Capio Partners LLC is buying all of Asset Acceptance Capital Corp.’s health care receivables — a portfolio with a face value of approximately $2 billion.
The purchase positions Atlanta, Ga.-based Capio, which was founded less than three years ago, to be the nation’s leading buyer of health care receivables.
The Atlanta-based debt buyer and its funding partner Aequitas Capital Management, Inc. will pay between $1 million to $1.5 million for the portfolio, said Jim Richards, Capio’s president and CEO. Richards said the purchase did not include a Deerfield Beach, Fla. office, which had housed Asset’s health care receivables subsidiary.
Asset Acceptance (Nasdaq: AACC), a major buyer of consumer charged-off receivables, announced late last month that it was exiting the health care receivables space – a sector it entered in 2006 when it bought Premium Asset Recovery Corporation (PARC) for $16.5 million (“Asset Acceptance to Acquire Medical Debt Purchaser PARC,” May 1, 2006). Asset Acceptance said it will close the Deerfield Beach facility, reducing the company’s annual operating expenses by approximately $2.5 million.
Enticed by the growing volume of self-pay health care receivables, Asset Acceptance had hoped to leverage its debt buying expertise to become a leader in the health care debt buying sector. But the business was not performing to the company’s expectations, the company’s CFO Reid Simpson told insideARM.com.
"It’s a financial decision,” Simpson said. “This line of business for us was in fact underperforming for some time. The cost to collect was much higher than our other lines of business.”
Kaulkin Ginsberg Director Mark Russell noted that several key senior executives who came to Asset Acceptance with the PARC acquisition and managed the subsidiary have left Asset.
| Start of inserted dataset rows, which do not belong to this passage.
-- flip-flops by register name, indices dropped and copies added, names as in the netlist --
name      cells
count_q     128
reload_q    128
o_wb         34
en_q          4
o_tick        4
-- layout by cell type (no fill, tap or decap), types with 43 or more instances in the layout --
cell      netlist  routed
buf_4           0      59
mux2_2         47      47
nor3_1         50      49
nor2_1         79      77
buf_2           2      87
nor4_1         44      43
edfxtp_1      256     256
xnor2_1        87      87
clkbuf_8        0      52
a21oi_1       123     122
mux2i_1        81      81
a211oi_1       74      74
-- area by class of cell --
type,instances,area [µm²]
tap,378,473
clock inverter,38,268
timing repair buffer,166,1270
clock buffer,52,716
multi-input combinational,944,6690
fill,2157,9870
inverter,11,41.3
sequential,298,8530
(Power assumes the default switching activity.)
The bigger issue for Asset, and most other debt buyers who have expanded into the healthcare market, is that liquidating medical receivables requires different collection and regulatory strategies than other types of consumer accounts.
“You don’t have the same information when you buy healthcare receivables that you get when you buy other consumer credit, such as credit cards or auto loans. For example, you don’t know why the (health care) debt exists because you’re not allowed to know that,” Russell noted.
Russell said integrating a different strategy is challenging for any company, particularly if the new strategy provides little benefit to its core business.
Industry experts say health care debt purchases also are more challenging because with thousands of health care providers, it requires a larger sales force to identify and close a deal, compared with the limited pool of sellers in other ARM sectors. And health care providers are reluctant to sell, fearing an aggressive buyer could damage their relationship with patients.
“(Sellers of health care receivables) still consider their debtors patients, not just debtors, and they want to retain a relationship. The agreement debt buyers have with health care institutions have additional stipulations you wouldn’t see between a debt buyer and credit card issuer,” Russell said.
In support of that point, Simpson noted the sale to Capio is still awaiting the necessary consent from the participating hospitals per their purchase agreements.
Simpson said the divestiture will allow Asset Acceptance to focus on its traditional lines of business and work to grow the company’s revenue and profit over the long term.
“Our view is that supply of charged off debt will be there for the foreseeable future at what we believe to be attractive pricing for us to grow the business,” he said.
It’s the second time in as many years that Capio has purchased the health care receivables division of a major debt buyer who entered the space in search of volume growth. Last year, Capio bought the two-year old health care receivables division of Atlantic Credit & Finance of Roanoke, Va., for an undisclosed amount (“Field of Medical Debt Buyers Narrows Further with Capio Partners Acquisition,” February 19, 2009).
Richards said he contacted Asset Acceptance more than a year ago about purchasing its receivables if the company ever wanted to exit the market. He said he contacted Asset Acceptance again after noticing the company had not purchased a medical receivables portfolio in several months.
“I planted the seed that if they ever change their focus and decide they don’t want to be in the healthcare space, I’d be interested in the portfolio and they’d have an exit plan,” Richards said.
Capio has purchased between $7 billion and $7.5 billion in health care receivables since September 2008, Richard said. Most of the paper is being worked at Capio’s Sherman, Texas-based collections facility, which employs about 125 workers and will add as many as 25 more staffers to accommodate the volume growth from the Asset acquisition, Richards said.
Richards said Capio hopes to have annual revenues between $40 million and $50 million by its fifth anniversary.
“The plan is coming together,” Richards said of Capio’s goal to be the industry’s leading buyer of health care receivables. “It’s a little slower than we’d like…But other than that, it’s going good.”